“America First and Greatest” Requires Investment in NIH
The Academy for Radiology and Biomedical Imaging Research issued the following statement in response to the President’s fiscal year (FY) 2018 budget blueprint released today.
March 16, 2017 – The Administration’s proposal to gut funding for the National Institutes of Health (NIH) by nearly 20 percent ($5.8 billion) will dramatically impact the lives of all Americans by slowing research to find treatments and cures for illnesses and diseases suffered by patients nationwide. Cuts to NIH of such unprecedented magnitude will diminish funding of current research grants as well as those in the future hurting the US economy in every region and community, depressing economic growth.
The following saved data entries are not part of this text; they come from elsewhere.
`config.mk`:
```
export PLATFORM = sky130hd
export DESIGN_NAME = stable_priority_queue
export DESIGN_NICKNAME = d
export VERILOG_FILES = /design/src/hw/rtl/spq_pkg.sv /design/src/hw/rtl/spq_cell.sv /design/src/hw/rtl/stable_priority_queue.sv
export SDC_FILE = /design/constraint.sdc
export NUM_CORES = 2
export LEC_CHECK = 0
export ABC_CLOCK_PERIOD_IN_PS = 3600
export BUFFER_PORTS_ARGS = -buffer_cell sky130_fd_sc_hd__buf_2
export CAP_MARGIN = 20
export CELL_PAD_IN_SITES_DETAIL_PLACEMENT = 1
export CELL_PAD_IN_SITES_GLOBAL_PLACEMENT = 2
export CORE_MARGIN = 2
export CORE_UTILIZATION = 38
export DETAILED_ROUTE_END_ITERATION = 7
export PLACE_DENSITY_LB_ADDON = 0.1
export RECOVER_POWER = 50
export SLEW_MARGIN = 30
export SYNTH_ARGS = -nofsm -noshare
export SYNTH_HDL_FRONTEND = slang
export SYNTH_HIERARCHICAL = 1
export SYNTH_SLANG_ARGS = --single-unit
export TNS_END_PERCENT = 100
```
`constraint.sdc`:
```
create_clock -name clk -period 3.6 [get_ports clk]
set_input_delay 0.9 -clock clk [delete_from_list [all_inputs] [get_ports clk]]
set_output_delay 0.9 -clock clk [all_outputs]
set_load 0.02 [all_outputs]
```
$ cat src/rtl/msi_pkg.sv
`timescale 1ns / 1ps
`default_nettype none
// ---------------------------------------------------------------------------
// msi_pkg
// shared constants and types of the significant-inversion merge sorter
// ---------------------------------------------------------------------------
package msi_pkg;

	localparam int MAX_ELEMENTS = 32;
	localparam int DATA_W       = 32;
	localparam int ADDR_W       = $clog2(MAX_ELEMENTS);
	localparam int CNT_W        = $clog2(MAX_ELEMENTS + 1);
	localparam int SUM_W        = CNT_W + 2;
	localparam int LEN_W        = 6;
	localparam int COUNT_W      = 9;
	localparam int PADDR_W      = 3;
	localparam int APB_W        = 32;

	localparam logic             REG_LENGTH   = 1'b0;
	localparam logic [LEN_W-1:0] LENGTH_RESET = LEN_W'(32);

	typedef logic signed [DATA_W-1:0] word_t;

	typedef struct packed {
		logic              we;
		logic [ADDR_W-1:0] waddr;
		word_t             wdata;
		logic [ADDR_W-1:0] raddr_a;
		logic [ADDR_W-1:0] raddr_b;
	} ram_ctl_t;

	typedef struct packed {
		logic  dbl;
		word_t lhs;
		word_t rhs;
	} cmp_req_t;

endpackage
`default_nettype wire

$ cat src/rtl/merge_sort_significant_inversions_core.sv
`timescale 1ns / 1ps
`default_nettype none
// ---------------------------------------------------------------------------
// merge_sort_significant_inversions_core
// loads a run of signed words, merge-sorts them and counts pairs i<j with
// a[i] > 2*a[j], then streams the sorted run out
// ---------------------------------------------------------------------------
// usage:
//  - apb register 0 (byte address 0) holds the run length, reset value 32;
//    0 acts as 1, values above 32 act as 32. write it only while idle
//  - a word is taken on a clock edge with start high and busy low; words
//    before the last of a run leave busy low
//  - the last word starts the sort: ceil(log2 n) passes, all through one
//    shared comparator and a pair of element memories, each with one
//    write port and two read ports
//  - then n results follow, each for one cycle with strobe high; every
//    result carries pair_count and the final one has last high; busy
//    drops in the cycle after the final result
//  - results cannot be held off, the receiver must take them as they come
//  - reset clears the sequencer, the load position and the count; the
//    memories hold no reset state and are written before they are read
// ---------------------------------------------------------------------------
module merge_sort_significant_inversions_core (
	input  wire                            clk,
	input  wire                            arst_n,
	input  wire                            psel,
	input  wire                            penable,
	input  wire                            pwrite,
	input  wire  [msi_pkg::PADDR_W-1:0]    paddr,
	input  wire  [msi_pkg::APB_W-1:0]      pwdata,
	output logic [msi_pkg::APB_W-1:0]      prdata,
	output logic                           pready,
	input  wire                            start,
	output logic                           busy,
	input  wire  signed [msi_pkg::DATA_W-1:0] value,
	output logic                           strobe,
	output logic signed [msi_pkg::DATA_W-1:0] sorted_value,
	output logic [msi_pkg::COUNT_W-1:0]    pair_count,
	output logic                           last
);
	import msi_pkg::*;

	logic [LEN_W-1:0] length_q;
	ram_ctl_t         mem0_ctl;
	ram_ctl_t         mem1_ctl;
	word_t            rd0_a;
	word_t            rd0_b;
	word_t            rd1_a;
	word_t            rd1_b;
	cmp_req_t         cmp_req;
	logic             cmp_lt;
	word_t            sorted_w;

	assign pready = 1'b1;

	always_ff @(posedge clk or negedge arst_n) begin
		if (!arst_n) begin
			length_q <= LENGTH_RESET;
		end else if (psel && penable && pwrite && pready && (paddr[2] == REG_LENGTH)) begin
			length_q <= pwdata[LEN_W-1:0];
		end
	end

	assign prdata = (paddr[2] == REG_LENGTH) ? APB_W'(length_q) : '0;

	msi_seq u_seq (
		.clk          (clk),
		.arst_n       (arst_n),
		.length       (length_q),
		.start        (start),
		.value        (value),
		.busy         (busy),
		.strobe       (strobe),
		.sorted_value (sorted_w),
		.pair_count   (pair_count),
		.last         (last),
		.mem0_ctl     (mem0_ctl),
		.mem1_ctl     (mem1_ctl),
		.rd0_a        (rd0_a),
		.rd0_b        (rd0_b),
		.rd1_a        (rd1_a),
		.rd1_b        (rd1_b),
		.cmp_req      (cmp_req),
		.cmp_lt       (cmp_lt)
	);

	msi_ram u_mem0 (
		.clk     (clk),
		.ctl     (mem0_ctl),
		.rdata_a (rd0_a),
		.rdata_b (rd0_b)
	);

	msi_ram u_mem1 (
		.clk     (clk),
		.ctl     (mem1_ctl),
		.rdata_a (rd1_a),
		.rdata_b (rd1_b)
	);

	msi_cmp u_cmp (
		.req (cmp_req),
		.lt  (cmp_lt)
	);

	assign sorted_value = sorted_w;

	// results only appear while a run is in flight
	assert property (@(posedge clk) disable iff (!arst_n) strobe |-> busy)
		else $error("result word outside a run");

	// a run only ends on its final word
	assert property (@(posedge clk) disable iff (!arst_n)
		$fell(busy) |-> $past(strobe && last))
		else $error("run ended without a final word");

	// more words follow a word that is not the final one
	assert property (@(posedge clk) disable iff (!arst_n) (strobe && !last) |=> busy)
		else $error("run dropped before its final word");

	// a word just taken never shows up as a result in the next cycle
	assert property (@(posedge clk) disable iff (!arst_n) (start && !busy) |=> !strobe)
		else $error("result word directly after load");

endmodule
`default_nettype wire

$ cat src/rtl/msi_ram.sv
`timescale 1ns / 1ps
`default_nettype none
// ---------------------------------------------------------------------------
// msi_ram
// element memory, one write port and two registered read ports
// ---------------------------------------------------------------------------
module msi_ram (
	input  wire              clk,
	input  msi_pkg::ram_ctl_t ctl,
	output msi_pkg::word_t    rdata_a,
	output msi_pkg::word_t    rdata_b
);
	import msi_pkg::*;

	word_t mem [MAX_ELEMENTS];

	always_ff @(posedge clk) begin
		if (ctl.we) begin
			mem[ctl.waddr] <= ctl.wdata;
		end
		rdata_a <= mem[ctl.raddr_a];
		rdata_b <= mem[ctl.raddr_b];
	end

endmodule
`default_nettype wire

$ cat src/rtl/msi_cmp.sv
`timescale 1ns / 1ps
`default_nettype none
// ---------------------------------------------------------------------------
// msi_cmp
// shared 33-bit signed compare: plain less-than, or doubled right word
// ---------------------------------------------------------------------------
module msi_cmp (
	input  msi_pkg::cmp_req_t req,
	output logic              lt
);
	import msi_pkg::*;

	logic signed [DATA_W:0] x;
	logic signed [DATA_W:0] y;

	// doubled mode asks 2*rhs < lhs
	always_comb begin
		if (req.dbl) begin
			x = {req.rhs, 1'b0};
			y = {req.lhs[DATA_W-1], req.lhs};
		end else begin
			x = {req.lhs[DATA_W-1], req.lhs};
			y = {req.rhs[DATA_W-1], req.rhs};
		end
		lt = x < y;
	end

endmodule
`default_nettype wire

$ cat src/rtl/msi_seq.sv
`timescale 1ns / 1ps
`default_nettype none
// ---------------------------------------------------------------------------
// msi_seq
// load, bottom-up merge passes with inversion counting, and word output
// ---------------------------------------------------------------------------
module msi_seq (
	input  wire                           clk,
	input  wire                           arst_n,
	input  wire  [msi_pkg::LEN_W-1:0]     length,
	input  wire                           start,
	input  msi_pkg::word_t                value,
	output logic                          busy,
	output logic                          strobe,
	output msi_pkg::word_t                sorted_value,
	output logic [msi_pkg::COUNT_W-1:0]   pair_count,
	output logic                          last,
	output msi_pkg::ram_ctl_t             mem0_ctl,
	output msi_pkg::ram_ctl_t             mem1_ctl,
	input  msi_pkg::word_t                rd0_a,
	input  msi_pkg::word_t                rd0_b,
	input  msi_pkg::word_t                rd1_a,
	input  msi_pkg::word_t                rd1_b,
	output msi_pkg::cmp_req_t             cmp_req,
	input  wire                           cmp_lt
);
	import msi_pkg::*;

	localparam logic [1:0] ST_IDLE = 2'd0;
	localparam logic [1:0] ST_CNT  = 2'd1;
	localparam logic [1:0] ST_MRG  = 2'd2;
	localparam logic [1:0] ST_OUT  = 2'd3;

	logic [1:0]         state_q;
	logic               ph_q;
	logic               src_q;
	logic [CNT_W-1:0]   load_q;
	logic [CNT_W-1:0]   n_q;
	logic [CNT_W-1:0]   width_q;
	logic [CNT_W-1:0]   lo_q;
	logic [CNT_W-1:0]   mid_q;
	logic [CNT_W-1:0]   hi_q;
	logic [CNT_W-1:0]   i_q;
	logic [CNT_W-1:0]   j_q;
	logic [CNT_W-1:0]   k_q;
	logic [COUNT_W-1:0] total_q;

	logic [CNT_W-1:0]   eff_len;
	logic [CNT_W-1:0]   ld_idx;
	logic [CNT_W-1:0]   ld_next;
	logic               accept;
	word_t              a_w;
	word_t              b_w;
	logic               take_left;
	word_t              merge_w;
	logic [SUM_W-1:0]   seg_end;
	logic [SUM_W-1:0]   w2;
	logic [CNT_W-1:0]   nx_mid;
	logic [CNT_W-1:0]   nx_hi;
	logic [CNT_W-1:0]   p_mid;
	logic [CNT_W-1:0]   p_hi;
	logic [CNT_W-1:0]   i_mid;
	logic [CNT_W-1:0]   i_hi;
	logic [COUNT_W:0]   sum_w;

	function automatic logic [CNT_W-1:0] clip(input logic [SUM_W-1:0] x,
			input logic [CNT_W-1:0] n);
		return (x > SUM_W'(n)) ? n : CNT_W'(x);
	endfunction

	always_comb begin
		if (length == '0) begin
			eff_len = CNT_W'(1);
		end else if (int'(length) > MAX_ELEMENTS) begin
			eff_len = CNT_W'(MAX_ELEMENTS);
		end else begin
			eff_len = CNT_W'(length);
		end
		ld_idx  = (int'(load_q) >= MAX_ELEMENTS) ? '0 : load_q;
		ld_next = ld_idx + CNT_W'(1);
	end

	assign accept    = start && (state_q == ST_IDLE);
	assign a_w       = src_q ? rd1_a : rd0_a;
	assign b_w       = src_q ? rd1_b : rd0_b;
	assign take_left = (j_q >= hi_q) || ((i_q < mid_q) && cmp_lt);
	assign merge_w   = take_left ? a_w : b_w;

	assign seg_end = SUM_W'(lo_q) + SUM_W'(width_q) + SUM_W'(width_q);
	assign w2      = SUM_W'(width_q) + SUM_W'(width_q);
	assign nx_mid  = clip(seg_end + SUM_W'(width_q), n_q);
	assign nx_hi   = clip(seg_end + w2, n_q);
	assign p_mid   = clip(w2, n_q);
	assign p_hi    = clip(w2 + w2, n_q);
	assign i_mid   = clip(SUM_W'(1), ld_next);
	assign i_hi    = clip(SUM_W'(2), ld_next);
	assign sum_w   = (COUNT_W+1)'(total_q) + (COUNT_W+1)'(j_q - mid_q);

	assign cmp_req.dbl = (state_q == ST_CNT);
	assign cmp_req.lhs = a_w;
	assign cmp_req.rhs = b_w;

	always_comb begin
		mem0_ctl.raddr_a = i_q[ADDR_W-1:0];
		mem0_ctl.raddr_b = j_q[ADDR_W-1:0];
		mem1_ctl.raddr_a = i_q[ADDR_W-1:0];
		mem1_ctl.raddr_b = j_q[ADDR_W-1:0];
		mem1_ctl.we      = (state_q == ST_MRG) && ph_q && !src_q;
		mem1_ctl.waddr   = k_q[ADDR_W-1:0];
		mem1_ctl.wdata   = merge_w;
		if (accept) begin
			mem0_ctl.we    = 1'b1;
			mem0_ctl.waddr = ld_idx[ADDR_W-1:0];
			mem0_ctl.wdata = value;
		end else begin
			mem0_ctl.we    = (state_q == ST_MRG) && ph_q && src_q;
			mem0_ctl.waddr = k_q[ADDR_W-1:0];
			mem0_ctl.wdata = merge_w;
		end
	end

	always_ff @(posedge clk or negedge arst_n) begin
		if (!arst_n) begin
			state_q <= ST_IDLE;
			ph_q    <= 1'b0;
			src_q   <= 1'b0;
			load_q  <= '0;
			total_q <= '0;
			n_q     <= '0;
			width_q <= '0;
			lo_q    <= '0;
			mid_q   <= '0;
			hi_q    <= '0;
			i_q     <= '0;
			j_q     <= '0;
			k_q     <= '0;
		end else begin
			unique case (state_q)
				ST_IDLE: begin
					ph_q <= 1'b0;
					if (accept) begin
						if (ld_next >= eff_len) begin
							load_q  <= '0;
							n_q     <= ld_next;
							total_q <= '0;
							src_q   <= 1'b0;
							width_q <= CNT_W'(1);
							lo_q    <= '0;
							i_q     <= '0;
							k_q     <= '0;
							mid_q   <= i_mid;
							j_q     <= i_mid;
							hi_q    <= i_hi;
							state_q <= (ld_next == CNT_W'(1)) ? ST_OUT : ST_CNT;
						end else begin
							load_q <= ld_next;
						end
					end
				end
				ST_CNT: begin
					if (!ph_q) begin
						if (i_q == mid_q) begin
							i_q     <= lo_q;
							j_q     <= mid_q;
							k_q     <= lo_q;
							state_q <= ST_MRG;
						end else begin
							ph_q <= 1'b1;
						end
					end else begin
						ph_q <= 1'b0;
						if ((j_q < hi_q) && cmp_lt) begin
							j_q <= j_q + CNT_W'(1);
						end else begin
							total_q <= sum_w[COUNT_W] ? '1 : sum_w[COUNT_W-1:0];
							i_q     <= i_q + CNT_W'(1);
						end
					end
				end
				ST_MRG: begin
					if (!ph_q) begin
						if (k_q == hi_q) begin
							if (seg_end < SUM_W'(n_q)) begin
								// next pair of runs in this pass
								lo_q    <= CNT_W'(seg_end);
								i_q     <= CNT_W'(seg_end);
								mid_q   <= nx_mid;
								j_q     <= nx_mid;
								hi_q    <= nx_hi;
								state_q <= ST_CNT;
							end else if (w2 < SUM_W'(n_q)) begin
								// next pass, runs twice as long
								src_q   <= !src_q;
								width_q <= CNT_W'(w2);
								lo_q    <= '0;
								i_q     <= '0;
								mid_q   <= p_mid;
								j_q     <= p_mid;
								hi_q    <= p_hi;
								state_q <= ST_CNT;
							end else begin
								src_q   <= !src_q;
								i_q     <= '0;
								state_q <= ST_OUT;
							end
						end else begin
							ph_q <= 1'b1;
						end
					end else begin
						ph_q <= 1'b0;
						k_q  <= k_q + CNT_W'(1);
						if (take_left) begin
							i_q <= i_q + CNT_W'(1);
						end else begin
							j_q <= j_q + CNT_W'(1);
						end
					end
				end
				ST_OUT: begin
					if (!ph_q) begin
						ph_q <= 1'b1;
					end else begin
						ph_q <= 1'b0;
						if (i_q == n_q - CNT_W'(1)) begin
							state_q <= ST_IDLE;
						end else begin
							i_q <= i_q + CNT_W'(1);
						end
					end
				end
				default: begin
					state_q <= ST_IDLE;
					ph_q    <= 1'b0;
				end
			endcase
		end
	end

	assign busy         = (state_q != ST_IDLE);
	assign strobe       = (state_q == ST_OUT) && ph_q;
	assign sorted_value = a_w;
	assign pair_count   = total_q;
	assign last         = strobe && (i_q == n_q - CNT_W'(1));

endmodule
`default_nettype wire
As the President eloquently noted in his Joint Address to Congress last month, millions of Americans in every community await new or improved treatments and diagnostics for a wide range of diseases. Medical research supported by the NIH plays an irreplaceable role in achieving their hopes of a healthier future. For this reason, the investment in NIH has long been prioritized by leaders of both parties as a key responsibility for the federal government.
As the Academy has often noted regarding the number of imaging patents created by National Institute of Biomedical Imaging and Bioengineering (NIBIB) funded research, by supporting imaging research at universities, medical schools, teaching hospitals, and other institutions across the country, NIH and, in particular, NIBIB has fueled local and regional economies by creating jobs and catalyzing new industries. For decades, the federal commitment to scientific discovery has strengthened our country’s competitiveness in a global market that is actively working to unseat the U.S. as the world’s leader in medical research. To keep “America First and Greatest,” we must bolster, rather than undermine, the nation’s medical research capacity.
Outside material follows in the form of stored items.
===== src/rtl/assert_macros.svh =====
// assertion macros for the fec window loss tracker
`ifndef ASSERT_MACROS_SVH
`define ASSERT_MACROS_SVH

`ifndef SYNTHESIS
`define FWLT_ASSERT(lbl, prop, msg) \
	lbl: assert property (@(posedge clk) disable iff (!arst_n) prop) else $error(msg);
`define FWLT_NEVER(lbl, cond, msg) \
	lbl: assert property (@(posedge clk) disable iff (!arst_n) !(cond)) else $error(msg);
`else
`define FWLT_ASSERT(lbl, prop, msg)
`define FWLT_NEVER(lbl, cond, msg)
`endif

`endif


===== src/rtl/fwlt_pkg.sv =====
// types and constants of the fec window loss tracker
package fwlt_pkg;

	localparam int SEQ_W      = 24;
	localparam int LEN_W      = 16;
	localparam int SEG_W      = 16;
	localparam int WIN_W      = 8;
	localparam int IMG_W      = 24;
	localparam int SPAN_W     = 24;
	localparam int CNT_W      = 16;
	localparam int ACT_W      = 2;
	localparam int CFG_IDX_W  = 2;
	localparam int CFG_DATA_W = 24;

	localparam logic [SEG_W-1:0] SEG_RST = 16'd1024;
	localparam logic [WIN_W-1:0] WIN_RST = 8'd4;
	localparam logic [IMG_W-1:0] IMG_RST = 24'd0;

	localparam logic [CFG_IDX_W-1:0] REG_SEGMENT = 2'd0;
	localparam logic [CFG_IDX_W-1:0] REG_WINDOW  = 2'd1;
	localparam logic [CFG_IDX_W-1:0] REG_IMAGE   = 2'd2;

	typedef enum logic [ACT_W-1:0] {
		ACT_DATA    = 2'd0,
		ACT_NOREC   = 2'd1,
		ACT_RECOVER = 2'd2
	} action_t;

	typedef enum logic [2:0] {
		ST_IDLE,
		ST_PREP,
		ST_DIV1,
		ST_POST1,
		ST_DIV2,
		ST_POST2,
		ST_FIN
	} state_t;

endpackage
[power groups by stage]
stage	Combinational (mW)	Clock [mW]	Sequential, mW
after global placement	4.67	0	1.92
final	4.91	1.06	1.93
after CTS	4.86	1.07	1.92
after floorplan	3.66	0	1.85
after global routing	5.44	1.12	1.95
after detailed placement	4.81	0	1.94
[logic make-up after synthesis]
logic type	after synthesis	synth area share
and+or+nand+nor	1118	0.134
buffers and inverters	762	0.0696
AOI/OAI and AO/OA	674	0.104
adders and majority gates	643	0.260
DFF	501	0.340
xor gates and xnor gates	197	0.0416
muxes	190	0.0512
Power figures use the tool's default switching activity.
The Academy urges Congress to reject these unprecedented and harmful proposed cuts to NIH and to continue its critical investment in medical science. We look forward to working with lawmakers to finalize an FY 2017 spending package with $34.1 billion for NIH – as approved nearly unanimously by the Senate Appropriations Committee in June 2016. Further, we strongly recommend Congress to continue this budget trajectory with a $2 billion increase over FY 2017 for NIH in FY 2018, in addition to funds included in the 21st Century Cures Act for targeted initiatives. Delivering the promise of treatments and cures to patients nationwide requires a commitment to non-defense discretionary spending like NIH-supported medical research.